Now, after taking over operations of the 24-store chain, Big Red Liquors has made an even bigger commitment to Indianapolis by buying a 33,000-square-foot building on the city’s south side.

Big Red Liquors new HQ 15colAs many as 40 corporate employees could occupy Big Red Liquors' new HQ. (IBJ Photo/Aaron P. Bernstein)

Big Red plans to renovate the vacant structure at 5439 S. East St., also known as U.S. 31 South, and make it the company's headquarters.

Up to 40 corporate employees should occupy the space by Labor Day after they move there from Bloomington and another location in Indianapolis. The company is leasing space at 6350 Rucker Road near Binford Boulevard and East 62nd Street, which had been the home office of United Package Liquors.

Besides serving as Big Red’s headquarters, the building ultimately could house a warehouse and even a retail liquor store, said Michael Sloan, a real estate broker at The Broadbent Group who represented the building’s seller, United Leasing Inc. in Evansville.

“It’s 20 yards from 50,000 cars a day,” he said. “It’s got great, great visibility, but it was neglected. It was in need of some attention.”

United Leasing bought the building in March 2012 from Famco Properties LLC in Evansville for $961,653, according to Marion County records.
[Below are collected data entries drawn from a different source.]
Context: an optimization exercise on an open-source flow, tuned for small area and a short achievable clock period. The choices shown serve that exercise and are no tape-out recipe.
In this exercise RTL edits were held to simulation tests only and were not proved equivalent to the original.
Power is estimated from default activity; no workload was simulated.

the baseline:
Design lacc_slot, start of the top module:
module lacc_slot (
    input  wire         clk,
    input  wire         rst,           
    input  wire         term_valid,
    input  wire [3:0]   term_fmt,      
    input  wire [335:0] term_data,
    input  wire [3:0]   term_flags,    
    input  wire         clr,
    input  wire         rd_valid,
    input  wire [2:0]   rd_dest,       
    input  wire [1:0]   rd_mode,       
    output reg          out_valid,
    output reg  [63:0]  out_data,
    output reg  [3:0]   out_flags      
);
    integer i, j, k;
    wire [335:0] d = term_data;
    wire f32 = term_fmt == 4'd0;
    wire fbf = term_fmt == 4'd1;
    wire f16 = term_fmt == 4'd2;
    wire f43 = term_fmt == 4'd3;
    wire f52 = term_fmt == 4'd4;
    wire fi8 = term_fmt == 4'd5;
    wire fi32 = term_fmt == 4'd6;
    wire fi64 = term_fmt == 4'd7;
    wire frw = term_fmt == 4'd8;
    wire is_fp  = f32 | fbf | f16 | f43 | f52;
    wire is_int = fi8 | fi32 | fi64;
    wire [7:0] be32 = d[30:23];
    wire [7:0] bebf = d[14:7];
    wire [4:0] be16 = d[14:10];
    wire [3:0] be43 = d[6:3];
    wire [4:0] be52 = d[6:2];
    function [4:0] add5;
        input [4:0] x;
        input [4:0] c;
        reg   [5:0] t;
        begin
            t = {1'b0, x} + {1'b0, c};
            add5 = t[4:0];
        end
    endfunction
    function [4:0] r10;  input [4:0] x; r10 = add5(x, 5'd10); endfunction
    function [4:0] r26;  input [4:0] x; r26 = add5(x, 5'd26); endfunction
    wire [7:0] be32m = be32 | {7'd0, ~|be32};
    wire [7:0] bebfm = bebf | {7'd0, ~|bebf};
    wire [4:0] be16m = be16 | {4'd0, ~|be16};
    wire [3:0] be43m = be43 | {3'd0, ~|be43};
    wire [4:0] be52m = be52 | {4'd0, ~|be52};
    reg  [4:0] r32, rbf, r16, r52;
    reg  [3:0] q32, qbf;
    always @* begin
        case (be32m[4:0])
            5'd0:  r32 = r10(5'd0);  5'd1:  r32 = r10(5'd1);  5'd2:  r32 = r10(5'd2);  5'd3:  r32 = r10(5'd3);
            5'd4:  r32 = r10(5'd4);  5'd5:  r32 = r10(5'd5);  5'd6:  r32 = r10(5'd6);  5'd7:  r32 = r10(5'd7);
  ...
clock: 17.5 ns
lec_check: 0
cap_margin: 20
core_margin: 2
core_utilization: 40
place_density: 0.55
slew_margin: 20
synth_hierarchical: 1
tns_end_percent: 30
standard.sh (not shown) runs the stock make flow with config.mk's settings and CLKGATE_MAP_FILE= SYNTH_SCRIPT=/design/flow/synth_recipe.tcl, a recipe that flattens the netlist after the stock synthesis.
==> flow/flow/run.sh <==
#!/bin/bash
# The standard layout (standard.sh) with two changes to how it is made:
# timing repair aims at a tighter setup-slack target, and the port buffers
# are plain buffers instead of delay cells. The clock period and all
# constraints are unchanged; every port still gets its buffer.
export SETUP_SLACK_MARGIN=11
export BUFFER_PORTS_ARGS="-buffer_cell sky130_fd_sc_hd__buf_1"
bash standard.sh > standard_run.log 2>&1
For the candidate, these inputs were changed with respect to the baseline:
Settings: PLACE_DENSITY: 0.55 -> 0.5; TNS_END_PERCENT: 30 -> unset; CORE_UTILIZATION: 40 -> 35.
==> flow/run.sh (new file) <==
#!/bin/bash
# synth_recipe.tcl (not shown) runs the flow's synth.tcl, then flattens the netlist and writes it again
# the make line also repeats each setting of config.mk as NAME=value (left out here)
make -C /OpenROAD-flow-scripts/flow DESIGN_CONFIG=/design/flow/config.mk WORK_HOME=/design/flow/orfs CLKGATE_MAP_FILE= SYNTH_SCRIPT=/design/flow/synth_recipe.tcl finish
removed: flow/flow/run.sh
removed: flow/standard.sh
Results
On register share of the cell area, the baseline tracks the candidate almost exactly. Compared with the baseline, in the candidate sequential cell area decreased by 0.84% relative to the old numbers; share of the core filled with cells decreased by 6.1 points relative to the old numbers; peak supply drop decreased by 37% relative to the old numbers; wire length decreased by 11000 µm relative to the old numbers; detailed-placement wirelength estimate decreased by about 2% relative to the old numbers. [compare] base=the baseline new=the candidate: fmax decreased about 34%, final cycle utilization of the critical path increased 19 points.


Starting RTL as in the previous note.
==> flow/config.mk <==
export PLATFORM = sky130hd
export DESIGN_NAME = lacc_slot
export DESIGN_NICKNAME = lacc_slot
export VERILOG_FILES = /design/flow/design.v
export SDC_FILE = /design/flow/constraint.sdc
export NUM_CORES = 4
export LEC_CHECK = 0
export CAP_MARGIN = 20
export CORE_MARGIN = 2
export CORE_UTILIZATION = 40
export CTS_BUF_LIST = sky130_fd_sc_hd__clkbuf_8
export PLACE_DENSITY = 0.55
export SLEW_MARGIN = 20
export SYNTH_HIERARCHICAL = 1
export TNS_END_PERCENT = 30
==> flow/constraint.sdc <==
create_clock -name core_clock -period 17.5 [get_ports {clk}]
set_input_delay 3.5000 -clock core_clock [delete_from_list [all_inputs] [get_ports {clk}]]
set_output_delay 3.5000 -clock core_clock [all_outputs]
set_load 0.01 [all_outputs]
==> flow/flow/run.sh <==
#!/bin/bash
# The standard layout (standard.sh) with two changes to how it is made:
# timing repair aims at a tighter setup-slack target, and the port buffers
# are plain buffers instead of delay cells. The clock period and all
# constraints are unchanged; every port still gets its buffer.
export SETUP_SLACK_MARGIN=11.8
export BUFFER_PORTS_ARGS="-buffer_cell sky130_fd_sc_hd__buf_1"
bash standard.sh > standard_run.log 2>&1
The first run produced a clean layout.
Background: an optimization exercise with open tools, aiming at small area and a short achievable clock period. Do not read the settings as production practice.
Where RTL was checked, it was by simulation tests only, not by an equivalence proof against the original.
Only the layout flow was run in runs 1, 2, 5 and 6; the RTL was not checked for function there.
Power figures rest on the tool's default switching activity, not on a simulated workload.

==> flow/design.v <==
module egress_arb (
    input  wire        clk,
    input  wire        rst,           
    input  wire [15:0] req,           
    input  wire [15:0] fits,          
    input  wire [79:0] flits,         
    input  wire        map_we,        
    input  wire [3:0]  map_idx,
    input  wire [3:0]  map_val,
    input  wire        commit,        
    input  wire [15:0] clr,           
    output wire        gnt,           
    output wire [3:0]  gnt_idx,       
    output reg  [3:0]  last_win,      
    output wire        busy,          
    output wire [15:0] in_backoff,
    output wire [15:0] capped,        
    output wire [63:0] act_map        
);
    localparam integer KB = 7;        
    reg  [3:0]  map_sh  [0:15];
    reg  [3:0]  map_act [0:15];
    reg  [13:0] lf      [0:15];       
    reg  [15:0] inbo;                 
    reg  [15:0] cf;                   
    reg  [12:0] age     [0:15];       
    reg         p1, p2, p3, p4, p5;   
    reg  [15:0] parts;                
    reg  [15:0] sel;                  
    reg  [3:0]  win;
    reg  [3:0]  win_in;
    reg  [4:0]  scnt;                 
    reg  [1:0]  ssub;
    reg         busy_r;
    reg         cmt_pend;
    wire [15:0] present = req & fits & ~inbo;
    genvar g;
    generate
        for (g = 0; g < 16; g = g + 1) begin : g_map
            assign act_map[4*g +: 4] = map_act[g];
        end
    endgenerate
    assign in_backoff = inbo;
    assign gnt     = p5;
    assign gnt_idx = win;
    assign busy    = busy_r;
    wire idle     = ~(p1 | p2 | p3 | p4 | p5);
    wire any_pres = |present;
    wire open_now = idle & ~busy_r & any_pres;
    function [17:0] step4;            
        input [15:0] c;
        input [63:0] e;
        integer k;
        reg a3, a2, a1;
        begin
            a3 = |(c & {e[63], e[59], e[55], e[51], e[47], e[43], e[39], e[35],
                        e[31], e[27], e[23], e[19], e[15], e[11], e[7], e[3]});
            a2 = |(c & {e[62], e[58], e[54], e[50], e[46], e[42], e[38], e[34],
                        e[30], e[26], e[22], e[18], e[14], e[10], e[6], e[2]});
            a1 = |(c & {e[61], e[57], e[53], e[49], e[45], e[41], e[37], e[33],
                        e[29], e[25], e[21], e[17], e[13], e[9], e[5], e[1]});
            step4[17] = a3 | a2;
            step4[16] = a3 | (~a2 & a1);
            for (k = 0; k < 16; k = k + 1)
                step4[k] = c[k] & (e[4*k+3] | (e[4*k+2] & ~a3) |
                                   (e[4*k+1] & ~a3 & ~a2) |
                                   (e[4*k] & ~a3 & ~a2 & ~a1));
        end
    endfunction
    function [3:0] onehot4;
        input [1:0] d;
        onehot4 = 4'b0001 << d;
    endfunction
    reg  [63:0] eA [0:4];
    reg  [9:0]  kA;
    reg  [17:0] rA0, rA1, rA2, rA3, rA4;
    integer ia, da;
    always @(*) begin
        for (ia = 0; ia < 16; ia = ia + 1) begin
            kA = {map_act[ia], age[ia][12:KB]};
            for (da = 0; da < 5; da = da + 1)
                eA[da][4*ia +: 4] = onehot4(kA[9-2*da -: 2]);
        end
        rA0 = step4(parts, eA[0]);
        rA1 = step4(rA0[15:0], eA[1]);
        rA2 = step4(rA1[15:0], eA[2]);
        rA3 = step4(rA2[15:0], eA[3]);
        rA4 = step4(rA3[15:0], eA[4]);
    end
    reg  [63:0] eB [0:3];
    reg  [7:0]  kB;
    reg  [17:0] rB0, rB1, rB2, rB3;
    reg  [15:0] wb;
    reg  [3:0]  wi;
    reg         taken;
    integer ib, db;
    always @(*) begin
        for (ib = 0; ib < 16; ib = ib + 1) begin
            kB = {age[ib][KB-1:0] == {KB{1'b0}}, age[ib][KB-1:0]};
            for (db = 0; db < 4; db = db + 1)
                eB[db][4*ib +: 4] = onehot4(kB[7-2*db -: 2]);
        end
        rB0 = step4(sel, eB[0]);
        rB1 = step4(rB0[15:0], eB[1]);
        rB2 = step4(rB1[15:0], eB[2]);
        rB3 = step4(rB2[15:0], eB[3]);
        taken = 1'b0;
        wb = 16'd0;
        wi = 4'd0;
        for (ib = 0; ib < 16; ib = ib + 1) begin
            wb[ib] = rB3[ib] & ~taken;
            if (rB3[ib] & ~taken) wi = ib[3:0];
            taken = taken | rB3[ib];
        end
    end
    reg [4:0] win_flits;
    integer iw;
    always @(*) begin
        win_flits = 5'd0;
        for (iw = 0; iw < 16; iw = iw + 1)
            win_flits = win_flits | (flits[5*iw +: 5] & {5{sel[iw]}});
    end
    wire scnt_gt2 = (scnt[4] | scnt[3] | scnt[2] | (scnt[1] & scnt[0]));
    wire cmt_any   = commit | cmt_pend;
    wire cmt_apply = cmt_any & idle & ~open_now;
    always @(posedge clk) begin
        if (rst) begin
            p1       <= 1'b0;
            p2       <= 1'b0;
            p3       <= 1'b0;
            p4       <= 1'b0;
            p5       <= 1'b0;
            scnt     <= 5'd0;
            ssub     <= 2'd0;
            busy_r   <= 1'b0;
            cmt_pend <= 1'b0;
            last_win <= 4'd0;
        end else begin
            p1 <= open_now;
            p2 <= p1;
            p3 <= p2 & any_pres;
            p4 <= p3;
            p5 <= p4;
            if (p5)
                last_win <= win_in;
            busy_r <= p4 | p5 | ssub[1] | scnt_gt2;
            if (p5) begin
                ssub <= 2'd2;
                scnt <= win_flits;
            end else if (ssub != 2'd0) begin
                ssub <= ssub - 2'd1;
            end else if (scnt_gt2) begin
                ssub <= 2'd2;
                scnt <= scnt - 5'd2;
            end
            cmt_pend <= cmt_any & ~cmt_apply;
        end
        if (p2)
            parts <= present;
        if (p3) begin
            sel    <= rA4[15:0];
            win_in <= {rA0[17:16], rA1[17:16]};
        end
        if (p4) begin
            sel <= wb;
            win <= wi;
        end
    end
    wire [3:0] val_d1 = map_val | {4{rst}};
    wire [3:0] val_d0 = map_val & {4{~rst}};
    reg [3:0]  sh_n, sh_d;
    reg [13:0] lf_n;
    reg [13:0] lf_lo;
    reg        kill, lose;
    integer i, b;
    always @(posedge clk) begin
        for (i = 0; i < 16; i = i + 1) begin
            for (b = 0; b < 4; b = b + 1)
                sh_d[b] = (((i < 8) ? 4'd12 : i - 8) >> b) & 1 ? val_d1[b] : val_d0[b];
            sh_n = (rst || (map_we && map_idx == i[3:0])) ? sh_d : map_sh[i];
            map_sh[i] <= sh_n;
            if (rst || cmt_apply)
                map_act[i] <= sh_n;
            if (rst || !req[i] || (p5 && sel[i]))
                age[i] <= 13'd0;
            else if (!age[i][12])
                age[i] <= age[i] + 13'd1;
            kill  = rst | clr[i] | (p5 & sel[i]);
            lose  = p5 & parts[i] & ~sel[i];
            lf_lo = {1'b0, lf[i][12:0]} + {13'd0, lose | inbo[i]};
            lf_n  = {lf[i][13] | lf_lo[13], lf_lo[12:0]};
            if (kill) begin
                lf[i]   <= 14'd16;
                inbo[i] <= 1'b0;
                cf[i]   <= 1'b0;
            end else begin
                lf[i]   <= lf_n;
                inbo[i] <= |(lf_n & (lf_n - 14'd1));
                cf[i]   <= cf[i] | (lose & lf[i][13]);
            end
        end
    end
    reg [3:0]  cap_lo [0:15];
    reg [3:0]  cap_hi [0:15];
    reg [15:0] capped_r;
    integer ic, ac, bc;
    always @(*) begin
        for (ic = 0; ic < 16; ic = ic + 1)
            for (ac = 0; ac < 4; ac = ac + 1) begin
                cap_lo[ic][ac] = cf[ic] & (map_act[ic][1:0] == ac[1:0]);
                cap_hi[ic][ac] = (map_act[ic][3:2] == ac[1:0]);
            end
        for (bc = 0; bc < 4; bc = bc + 1)
            for (ac = 0; ac < 4; ac = ac + 1) begin
                capped_r[4*bc+ac] = 1'b0;
                for (ic = 0; ic < 16; ic = ic + 1)
                    capped_r[4*bc+ac] = capped_r[4*bc+ac] |
                                        (cap_lo[ic][ac] & cap_hi[ic][bc]);
            end
    end
    assign capped = capped_r;
endmodule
Big Red declined to divulge how much it paid when it acquired the property in May, and a sale price has yet to be entered into county records.
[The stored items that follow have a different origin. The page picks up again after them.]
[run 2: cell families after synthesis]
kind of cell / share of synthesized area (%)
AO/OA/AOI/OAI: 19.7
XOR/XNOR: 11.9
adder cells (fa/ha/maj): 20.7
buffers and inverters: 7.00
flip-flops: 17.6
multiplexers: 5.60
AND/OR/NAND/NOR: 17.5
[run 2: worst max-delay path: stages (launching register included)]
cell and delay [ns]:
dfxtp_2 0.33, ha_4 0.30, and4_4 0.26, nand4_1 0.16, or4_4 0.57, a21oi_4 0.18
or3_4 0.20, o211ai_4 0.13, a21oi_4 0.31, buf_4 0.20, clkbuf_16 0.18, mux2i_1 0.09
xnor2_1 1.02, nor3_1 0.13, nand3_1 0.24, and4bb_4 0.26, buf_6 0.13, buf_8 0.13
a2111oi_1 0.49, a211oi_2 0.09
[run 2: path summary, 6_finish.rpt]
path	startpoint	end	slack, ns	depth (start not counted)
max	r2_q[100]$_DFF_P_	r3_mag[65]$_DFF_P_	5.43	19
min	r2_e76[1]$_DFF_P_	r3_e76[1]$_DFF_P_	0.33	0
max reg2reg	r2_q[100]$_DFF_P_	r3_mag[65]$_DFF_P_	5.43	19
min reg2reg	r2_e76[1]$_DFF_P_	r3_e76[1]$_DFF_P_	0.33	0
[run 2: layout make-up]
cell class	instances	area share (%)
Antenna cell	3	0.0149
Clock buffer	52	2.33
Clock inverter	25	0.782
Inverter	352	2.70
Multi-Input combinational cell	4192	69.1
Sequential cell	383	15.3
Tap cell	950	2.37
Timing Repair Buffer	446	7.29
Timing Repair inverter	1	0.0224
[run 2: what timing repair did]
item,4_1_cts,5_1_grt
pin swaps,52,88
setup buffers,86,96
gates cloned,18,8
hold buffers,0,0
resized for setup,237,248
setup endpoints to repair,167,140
This is an optimization exercise on Yosys and OpenROAD, whose aim is small area, a short achievable clock period and few clock cycles per item, not a production implementation. Function was not checked in any run shown here: the RTL went through the layout flow alone.

`design.v`:
```
module stitch_blend (
    input  wire        clk,
    input  wire        rst,
    input  wire        in_valid,
    output wire        in_ready,
    input  wire        in_sol,       
    input  wire        in_apron,     
    input  wire [11:0] in_bg_y,
    input  wire [11:0] in_bg_cb,
    input  wire [11:0] in_bg_cr,
    input  wire [7:0]  in_vis,       
    input  wire [7:0]  in_cov,       
    input  wire [95:0] in_y,         
    input  wire [95:0] in_cb,
    input  wire [95:0] in_cr,
    input  wire [79:0] in_pa,        
    input  wire [79:0] in_ga,        
    output reg         out_valid,
    input  wire        out_ready,
    output reg         out_sol,
    output reg  [9:0]  out_y,
    output reg  [9:0]  out_c         
);
    reg  [7:0] opq;      
    reg  [7:0] live;     
    reg  [7:0] above;    
    integer l;
    always @(*) begin
        for (l = 0; l < 8; l = l + 1) begin
            opq[l]  = in_cov[l] && (in_vis[l] || (l == 7 && in_apron)) &&
                      (&in_pa[10*l +: 10]) && ((&in_ga[10*l +: 10]) || (l == 7 && in_apron));
            live[l] = in_cov[l] && (in_vis[l] || (l == 7 && in_apron)) &&
                      (|in_pa[10*l +: 10]) && ((|in_ga[10*l +: 10]) || (l == 7 && in_apron));
        end
        above[7] = 1'b0;
        for (l = 6; l >= 0; l = l - 1)
            above[l] = above[l+1] || opq[l+1];
    end
    wire [7:0] top  = opq & ~above;             
    wire [7:0] need = live & ~opq & ~above;     
    reg  [7:0] done;     
    reg        cont;     
    wire [7:0] rem  = need & ~done;
    reg  [7:0] sel;      
    reg  [7:0] lower;
    always @(*) begin
        lower[0] = 1'b0;
        for (l = 1; l < 8; l = l + 1)
            lower[l] = lower[l-1] || rem[l-1];
        sel = rem & ~lower;
    end
    wire       more = |(rem & ~sel);             
    reg        b_valid, b_last, b_sol;
    reg [11:0] dst_y, dst_cb, dst_cr;
    reg [11:0] src_y, src_cb, src_cr;
    reg [9:0]  b_ap;
    wire stall_b  = b_valid && b_last && out_valid && !out_ready;
    assign in_ready = !stall_b && !more;
    wire issue    = in_valid && !stall_b;
    reg [11:0] st_y, st_cb, st_cr;
    reg [11:0] m_y, m_cb, m_cr;
    reg [9:0]  m_pa, m_ga;
    always @(*) begin
        st_y  = (|top) ? 12'd0 : in_bg_y;
        st_cb = (|top) ? 12'd0 : in_bg_cb;
        st_cr = (|top) ? 12'd0 : in_bg_cr;
        m_y = 12'd0; m_cb = 12'd0; m_cr = 12'd0; m_pa = 10'd0; m_ga = 10'd0;
        for (l = 0; l < 8; l = l + 1) begin
            st_y  = st_y  | (in_y [12*l +: 12] & {12{top[l]}});
            st_cb = st_cb | (in_cb[12*l +: 12] & {12{top[l]}});
            st_cr = st_cr | (in_cr[12*l +: 12] & {12{top[l]}});
            m_y   = m_y   | (in_y [12*l +: 12] & {12{sel[l]}});
            m_cb  = m_cb  | (in_cb[12*l +: 12] & {12{sel[l]}});
            m_cr  = m_cr  | (in_cr[12*l +: 12] & {12{sel[l]}});
            m_pa  = m_pa  | (in_pa[10*l +: 10] & {10{sel[l]}});
            m_ga  = m_ga  | ((l == 7 && in_apron) ? {10{sel[l]}} : (in_ga[10*l +: 10] & {10{sel[l]}}));
        end
    end
    wire [20:0] a_prod = m_pa * m_ga + (m_ga[9] ? {11'd0, m_pa} : 21'd0) + 21'd512;
    wire [9:0]  a      = a_prod[19:10];
    wire [9:0]  ap     = a + {9'd0, a[9]};
    function [11:0] blend;
        input [11:0] src;
        input [11:0] dst;
        input [9:0]  w;
        reg signed [12:0] diff;
        reg signed [23:0] sum;
        begin
            diff  = $signed({1'b0, src}) - $signed({1'b0, dst});
            sum   = $signed({1'b0, dst, 10'd0}) + diff * $signed({1'b0, w}) + 24'sd512;
            blend = sum[21:10];
        end
    endfunction
    wire [11:0] res_y  = blend(src_y,  dst_y,  b_ap);
    wire [11:0] res_cb = blend(src_cb, dst_cb, b_ap);
    wire [11:0] res_cr = blend(src_cr, dst_cr, b_ap);
    function [9:0] to10;
        input [11:0] v;
        reg   [10:0] r;
        begin
            r = ({1'b0, v} + 13'd2) >> 2;
            if (r < 11'd4)         to10 = 10'd4;
            else if (r > 11'd1019) to10 = 10'd1019;
            else                   to10 = r[9:0];
        end
    endfunction
    reg       odd;       
    reg [9:0] cr_hold;   
    wire      is_even = b_sol || !odd;
    wire      b_done  = b_valid && b_last && !stall_b;
    always @(posedge clk) begin
        if (issue) begin
            src_y  <= m_y;
            src_cb <= m_cb;
            src_cr <= m_cr;
            b_ap   <= ap;
            b_last <= !more;
            b_sol  <= in_sol;
        end
        if (issue && !cont) begin
            dst_y  <= st_y;
            dst_cb <= st_cb;
            dst_cr <= st_cr;
        end else if (b_valid && !b_last) begin
            dst_y  <= res_y;
            dst_cb <= res_cb;
            dst_cr <= res_cr;
        end
        if (b_done) begin
            out_sol <= b_sol;
            out_y   <= to10(res_y);
            if (is_even) begin
                out_c   <= to10(res_cb);
                cr_hold <= to10(res_cr);
            end else begin
                out_c   <= cr_hold;
            end
        end
        if (rst) begin
            done      <= 8'd0;
            cont      <= 1'b0;
            b_valid   <= 1'b0;
            out_valid <= 1'b0;
            odd       <= 1'b0;
        end else begin
            if (issue) begin
                done <= more ? (done | sel) : 8'd0;
                cont <= more;
            end
            if (issue)
                b_valid <= 1'b1;
            else if (!stall_b)
                b_valid <= 1'b0;
            if (b_done) begin
                out_valid <= 1'b1;
                odd       <= is_even;
            end else if (out_ready) begin
                out_valid <= 1'b0;
            end
        end
    end
endmodule
```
United Leasing, an auto leasing company, gave the exterior a bit of a facelift, Sloan said, and repaved the parking lot after gaining possession from Famco.

Big Red plans to make a “significant investment” in the property that should run “well into seven figures,” company CEO Don Rix said.

The building is about 25-percent larger than the company’s Bloomington corporate office. But the real advantage is its proximity to the much larger Indianapolis metro market and the liquor suppliers here, Rix said.

“We’re a very consumer-driven company, so it’s our desire to be more centrally located,” he said.

South-siders may know the building on the east side of U.S. 31 between East Thompson Road and East Epler Avenue as the Old Gray Goat Bike Building. The three-acre property housed the bike shop until about three years ago, when it moved to 7750 S. Meridian St., southwest of its old location.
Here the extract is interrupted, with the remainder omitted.